This is a retrospective cross-sectional descriptive study of children (<18 y) at an urban academic PED (annual census, 22,000). Clinical data included 12 clinical variables: right upper quadrant pain, overdose, emesis, liver disorder, malignancy, heart disease, bleeding disorder, jaundice, right upper quadrant tenderness, hepatomegaly, ascites/peripheral edema and shock, and the liver function test (LFT) results not in a BMP (alanine aminotransferase, aspartate aminotransferase, alkaline phosphatase, total bilirubin, total protein, and albumin).


There were 207 children in the study population. The mean age was 8 years. There were 106 boys (51%).

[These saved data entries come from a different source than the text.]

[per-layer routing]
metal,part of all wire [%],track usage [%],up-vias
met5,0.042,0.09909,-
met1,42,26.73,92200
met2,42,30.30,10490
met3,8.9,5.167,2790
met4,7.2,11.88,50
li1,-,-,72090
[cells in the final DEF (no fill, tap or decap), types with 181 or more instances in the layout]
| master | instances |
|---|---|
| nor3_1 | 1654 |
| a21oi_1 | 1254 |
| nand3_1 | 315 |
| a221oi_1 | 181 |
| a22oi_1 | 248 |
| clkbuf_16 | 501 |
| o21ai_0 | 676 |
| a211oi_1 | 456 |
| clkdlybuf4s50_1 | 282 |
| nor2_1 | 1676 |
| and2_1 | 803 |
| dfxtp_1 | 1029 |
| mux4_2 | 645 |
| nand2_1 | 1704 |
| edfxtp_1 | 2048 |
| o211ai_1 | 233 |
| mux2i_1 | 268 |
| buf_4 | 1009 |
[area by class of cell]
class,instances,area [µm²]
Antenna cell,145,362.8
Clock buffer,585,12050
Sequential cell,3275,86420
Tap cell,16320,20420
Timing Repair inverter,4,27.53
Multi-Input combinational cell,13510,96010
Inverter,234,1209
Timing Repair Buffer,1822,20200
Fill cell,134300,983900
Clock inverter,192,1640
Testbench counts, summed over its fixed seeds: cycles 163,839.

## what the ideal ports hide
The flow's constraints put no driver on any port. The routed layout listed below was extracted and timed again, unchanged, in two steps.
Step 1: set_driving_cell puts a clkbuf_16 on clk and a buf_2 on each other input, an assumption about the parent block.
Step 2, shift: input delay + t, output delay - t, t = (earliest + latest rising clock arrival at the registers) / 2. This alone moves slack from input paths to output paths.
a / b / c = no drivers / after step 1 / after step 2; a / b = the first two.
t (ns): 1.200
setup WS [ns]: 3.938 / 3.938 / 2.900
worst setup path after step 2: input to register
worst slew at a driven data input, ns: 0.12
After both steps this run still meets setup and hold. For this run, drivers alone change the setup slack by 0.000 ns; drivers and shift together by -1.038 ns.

Variables significantly associated with abnormal LFT result were history of liver disease (P = 0.007), history of heart disease (P = 0.040), jaundice (P = 0.045), and hepatomegaly (P = 0.048). The false-negative rate was 16%. However, of the 10 patients for whom this false-negative rate remained true, the LFT values were marginally abnormal, and performance of further investigation of these results was minimal to none. There were 66 patients with no clinical variables and normal CMP results. With a cost difference of $21 between BMP and CMP, this gives a potential savings of $7125 if extrapolated for 1 year in our PED.


Limiting testing to a BMP for patients with none of the 12 clinical variables has the potential annual cost savings of $7125.